Across the country there are 8 World Heritage Sites, and on the relatively small territory Hungary has many beautiful natural features such as 10 national parks, charming rivers, gentle hills, lakes with soft fresh water, lush natural forests, large plains, caves and caverns with fantastic underground treasures and the world’s second largest thermal lake. The beautiful sceneries provide great opportunities for hiking and other fun outdoor activities. All this makes the country an increasingly popular European tourist destination. Currently, with over 12 million visitors, Hungary ranks as the 23rd most visited country in the world.
In Hungary both Budapest, the capital, and the countryside evoke a strong sense of history and tradition at every turn. In Hungary many cities still have their classic old historical attractions, showing influence from various cultures, including Turkish invaders, Austrian emperors or Italian Renaissance designers.
Visitors can have a great time discovering some of the real treasures of the country: The Great Hungarian Plains are definitely one of the plainest plain anywhere in Europe, whereas the northernmost historical mosque of the continent can be found in the city of Pécs, where the nearby town of Villány produces one of the best red wines in Hungary. With its scenic setting and beautiful old houses Hollókő is a village where the traditional way of life is still alive. Esztergom, a charming little town with an imposing Basilica is the spiritual home and first capital of Hungary, and Aggtelek offers the unique adventure of visiting the largest cave system in Central Europe. The Tokaj region’s gift to the world is dessert wine, produced here, which is called the “wine of kings and king of wines”. Lake Hévíz with its 25°C yearly average water temperature is the largest biologically active thermal lake in Europe and there are many other historic spa towns and facilities throughout the country offering everything from simple bathing in regenerative waters to longer sophisticated stays in lovely spa resorts.
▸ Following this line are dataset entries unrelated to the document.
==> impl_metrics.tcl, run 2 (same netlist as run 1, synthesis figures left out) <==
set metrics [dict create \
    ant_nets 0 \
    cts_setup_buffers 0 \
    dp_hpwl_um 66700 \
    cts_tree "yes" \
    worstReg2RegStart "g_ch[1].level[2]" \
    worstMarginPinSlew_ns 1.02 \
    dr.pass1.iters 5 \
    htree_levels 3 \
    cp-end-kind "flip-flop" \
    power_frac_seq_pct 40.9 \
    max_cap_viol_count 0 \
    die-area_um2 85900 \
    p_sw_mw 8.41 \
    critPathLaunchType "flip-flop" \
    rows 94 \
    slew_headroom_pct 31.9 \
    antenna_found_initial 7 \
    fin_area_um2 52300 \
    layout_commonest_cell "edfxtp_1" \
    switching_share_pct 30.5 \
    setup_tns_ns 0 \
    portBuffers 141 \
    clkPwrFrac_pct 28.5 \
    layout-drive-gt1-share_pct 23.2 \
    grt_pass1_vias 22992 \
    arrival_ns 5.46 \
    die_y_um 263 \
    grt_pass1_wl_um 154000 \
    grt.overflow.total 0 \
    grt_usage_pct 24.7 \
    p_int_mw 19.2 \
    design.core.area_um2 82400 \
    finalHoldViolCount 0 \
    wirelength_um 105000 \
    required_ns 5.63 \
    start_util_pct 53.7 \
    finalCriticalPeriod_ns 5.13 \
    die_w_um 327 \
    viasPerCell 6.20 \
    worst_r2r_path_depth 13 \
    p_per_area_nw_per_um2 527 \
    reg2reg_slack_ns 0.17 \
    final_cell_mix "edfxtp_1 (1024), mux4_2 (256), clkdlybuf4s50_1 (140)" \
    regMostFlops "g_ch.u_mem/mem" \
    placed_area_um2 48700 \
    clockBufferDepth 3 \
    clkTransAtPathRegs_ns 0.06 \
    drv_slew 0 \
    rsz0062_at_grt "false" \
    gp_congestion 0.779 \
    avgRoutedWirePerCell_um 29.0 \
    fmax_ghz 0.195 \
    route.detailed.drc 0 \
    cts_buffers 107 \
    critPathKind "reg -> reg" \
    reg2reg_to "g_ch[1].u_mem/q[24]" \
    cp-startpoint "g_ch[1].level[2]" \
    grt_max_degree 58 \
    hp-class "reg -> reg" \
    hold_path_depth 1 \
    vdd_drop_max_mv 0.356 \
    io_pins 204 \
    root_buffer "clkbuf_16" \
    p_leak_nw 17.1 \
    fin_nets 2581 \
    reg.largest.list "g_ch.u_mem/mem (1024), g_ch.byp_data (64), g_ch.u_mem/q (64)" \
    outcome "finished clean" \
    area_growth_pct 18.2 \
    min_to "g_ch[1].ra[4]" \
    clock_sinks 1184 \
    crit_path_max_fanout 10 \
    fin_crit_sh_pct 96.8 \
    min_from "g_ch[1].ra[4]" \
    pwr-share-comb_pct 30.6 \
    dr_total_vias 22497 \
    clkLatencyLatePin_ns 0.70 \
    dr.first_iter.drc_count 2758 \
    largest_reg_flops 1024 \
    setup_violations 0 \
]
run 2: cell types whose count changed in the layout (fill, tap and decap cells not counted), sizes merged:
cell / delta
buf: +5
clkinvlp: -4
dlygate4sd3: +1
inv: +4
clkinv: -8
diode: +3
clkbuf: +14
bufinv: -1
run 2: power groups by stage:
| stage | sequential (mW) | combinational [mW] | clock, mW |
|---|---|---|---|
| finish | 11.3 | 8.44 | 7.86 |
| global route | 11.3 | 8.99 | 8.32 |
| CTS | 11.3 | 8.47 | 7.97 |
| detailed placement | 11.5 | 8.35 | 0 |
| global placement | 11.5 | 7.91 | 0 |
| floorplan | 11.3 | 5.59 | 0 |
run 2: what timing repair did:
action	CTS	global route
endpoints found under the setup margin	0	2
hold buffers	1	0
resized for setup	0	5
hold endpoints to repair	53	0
==> src/rtl/clause_status_collector.sv <==
// Snapshots per-clause conflict/implication/satisfied status on start and serialises it
// into one valid/ready event stream (conflict first), followed by a done pulse and all-satisfied flag.
module clause_status_collector #(
    parameter int NUM_C     = 8,
    parameter int WIDTH_LVL = 16,
    parameter int WIDTH_CID = 3
) (
    input  logic                       clk,
    input  logic                       rst,
    input  logic                       start_i,
    input  logic [NUM_C-1:0]           conflict_c_drv_i,
    input  logic [NUM_C-1:0]           imp_drv_i,
    input  logic [NUM_C-1:0]           csat_drv_i,
    input  logic [NUM_C*WIDTH_LVL-1:0] cmax_lvl_i,
    output logic                       evt_valid_o,
    input  logic                       evt_ready_i,
    output logic [1:0]                 evt_type_o,
    output logic [WIDTH_CID-1:0]       evt_cid_o,
    output logic [WIDTH_LVL-1:0]       evt_lvl_o,
    output logic                       busy_o,
    output logic                       done_o,
    output logic                       all_sat_o
);

    typedef enum logic [1:0] {IDLE, EMIT, DONE} state_t;

    state_t                     state, state_n;
    logic [NUM_C-1:0]           conf_pend, imp_pend, conf_n, imp_n;
    logic [NUM_C*WIDTH_LVL-1:0] lvl_snap, lvl_n;
    logic                       sat_snap, sat_n;
    logic                       valid_n, busy_n, done_n, all_sat_n;
    logic [1:0]                 type_n;
    logic [WIDTH_CID-1:0]       cid_n;
    logic [WIDTH_LVL-1:0]       evt_lvl_n;

    function automatic logic [WIDTH_CID-1:0] lowest(input logic [NUM_C-1:0] v);
        lowest = '0;
        for (int k = NUM_C - 1; k >= 0; k--) begin
            if (v[k]) lowest = WIDTH_CID'(k);
        end
    endfunction

    // Outputs are computed from the next-cycle masks so the following event appears
    // the cycle right after an acceptance, with no bubble.
    always_comb begin
        state_n   = state;
        conf_n    = conf_pend;
        imp_n     = imp_pend;
        lvl_n     = lvl_snap;
        sat_n     = sat_snap;
        all_sat_n = all_sat_o;
        type_n    = 2'b00;
        cid_n     = '0;
        evt_lvl_n = '0;

        case (state)
            IDLE: begin
                if (start_i) begin
                    conf_n    = conflict_c_drv_i;
                    imp_n     = imp_drv_i;
                    lvl_n     = cmax_lvl_i;
                    sat_n     = &csat_drv_i;
                    all_sat_n = 1'b0;
                    state_n   = EMIT;
                end
            end
            EMIT: begin
                if (evt_valid_o && evt_ready_i) begin
                    if (evt_type_o == 2'b10) begin
                        conf_n = '0;
                        imp_n  = '0;
                    end else begin
                        imp_n[evt_cid_o] = 1'b0;
                    end
                end
                if (conf_n == '0 && imp_n == '0) begin
                    state_n   = DONE;
                    all_sat_n = sat_snap;
                end
            end
            DONE:    state_n = IDLE;
            default: state_n = IDLE;
        endcase

        valid_n = (state_n == EMIT) && ((|conf_n) || (|imp_n));
        busy_n  = (state_n != IDLE);
        done_n  = (state_n == DONE);

        if (valid_n) begin
            if (|conf_n) begin
                type_n = 2'b10;
                cid_n  = lowest(conf_n);
            end else begin
                type_n = 2'b01;
                cid_n  = lowest(imp_n);
            end
            evt_lvl_n = lvl_n[int'(cid_n)*WIDTH_LVL +: WIDTH_LVL];
        end
    end

    always_ff @(posedge clk) begin
        if (!rst) begin
            state       <= IDLE;
            conf_pend   <= '0;
            imp_pend    <= '0;
            lvl_snap    <= '0;
            sat_snap    <= 1'b0;
            evt_valid_o <= 1'b0;
            evt_type_o  <= 2'b00;
            evt_cid_o   <= '0;
            evt_lvl_o   <= '0;
            busy_o      <= 1'b0;
            done_o      <= 1'b0;
            all_sat_o   <= 1'b0;
        end else begin
            state       <= state_n;
            conf_pend   <= conf_n;
            imp_pend    <= imp_n;
            lvl_snap    <= lvl_n;
            sat_snap    <= sat_n;
            evt_valid_o <= valid_n;
            evt_type_o  <= type_n;
            evt_cid_o   <= cid_n;
            evt_lvl_o   <= evt_lvl_n;
            busy_o      <= busy_n;
            done_o      <= done_n;
            all_sat_o   <= all_sat_n;
        end
    end

endmodule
Although Hungary is a landlocked country, Lake Balaton, central Europe's largest fresh water lake, is often called as the Hungarian sea. The more than 70-kilometre long lake with its soft and silky blueish- greenish water is one of Hungary's most frequented resorts. The open water contests of the 2017 FINA World Championships will be organised here. But it will be just one of the many aquatics events organized here, since Lake Balaton often welcomes swimming and sailing competitions and the Balaton Cross-Swimming Championship is held annually.
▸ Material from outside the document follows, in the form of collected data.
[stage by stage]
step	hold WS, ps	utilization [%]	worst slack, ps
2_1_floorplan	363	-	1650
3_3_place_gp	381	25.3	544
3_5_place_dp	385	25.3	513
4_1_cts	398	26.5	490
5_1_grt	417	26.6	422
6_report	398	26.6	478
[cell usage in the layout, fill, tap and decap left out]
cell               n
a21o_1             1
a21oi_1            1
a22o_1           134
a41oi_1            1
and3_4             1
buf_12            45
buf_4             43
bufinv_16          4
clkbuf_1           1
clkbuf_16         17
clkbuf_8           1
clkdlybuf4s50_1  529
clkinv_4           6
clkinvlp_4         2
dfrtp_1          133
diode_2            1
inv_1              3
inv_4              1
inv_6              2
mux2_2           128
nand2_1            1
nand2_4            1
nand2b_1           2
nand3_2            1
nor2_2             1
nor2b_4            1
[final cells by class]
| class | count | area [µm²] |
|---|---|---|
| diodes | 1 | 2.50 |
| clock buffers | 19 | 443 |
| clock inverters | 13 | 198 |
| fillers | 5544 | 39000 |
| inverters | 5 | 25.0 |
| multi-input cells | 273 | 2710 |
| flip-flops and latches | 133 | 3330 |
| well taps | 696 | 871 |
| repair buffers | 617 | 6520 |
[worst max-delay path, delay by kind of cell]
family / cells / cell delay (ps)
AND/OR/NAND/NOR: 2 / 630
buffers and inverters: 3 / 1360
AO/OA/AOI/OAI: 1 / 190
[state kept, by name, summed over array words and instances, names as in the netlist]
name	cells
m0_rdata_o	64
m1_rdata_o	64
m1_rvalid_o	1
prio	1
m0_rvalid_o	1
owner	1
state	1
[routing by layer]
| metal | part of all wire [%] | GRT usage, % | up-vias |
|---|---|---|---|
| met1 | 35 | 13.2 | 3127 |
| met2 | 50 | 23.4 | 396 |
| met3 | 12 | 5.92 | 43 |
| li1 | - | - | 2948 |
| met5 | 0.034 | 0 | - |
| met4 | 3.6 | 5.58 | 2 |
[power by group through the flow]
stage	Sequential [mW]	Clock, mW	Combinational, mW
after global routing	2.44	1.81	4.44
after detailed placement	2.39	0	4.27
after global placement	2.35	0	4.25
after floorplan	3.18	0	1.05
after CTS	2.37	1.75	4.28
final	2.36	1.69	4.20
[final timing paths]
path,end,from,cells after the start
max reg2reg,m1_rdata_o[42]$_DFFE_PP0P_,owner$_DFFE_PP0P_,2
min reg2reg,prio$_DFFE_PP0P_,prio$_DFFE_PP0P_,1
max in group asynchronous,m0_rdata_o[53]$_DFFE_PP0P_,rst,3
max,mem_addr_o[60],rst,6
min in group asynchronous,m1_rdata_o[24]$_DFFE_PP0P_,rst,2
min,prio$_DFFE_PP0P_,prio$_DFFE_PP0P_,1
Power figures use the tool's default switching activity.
We are pleased to remember that the first European Swimming Championship (1926) took place in Budapest, which was followed – in big part thanks to the remarkable achievements of our athletes and professionals – by four more events in 1958, 2006, 2010 and 2012 (with the last event in Debrecen).
Hungary is proudly placed 8th both in the all-time Olympic medal table and in that of the FINA World Championships, while ranks 5th in the European Championships (aquatics) - despite being the world’s 108th country as far as its size-, and the 84th as far as its population is concerned.
It is also to be highlighted that Hungary was among the eight founding nations of FINA. With all that in mind we are honoured to host the third major global sport event – and very much look forward to welcoming you at the 17th FINA World Championships!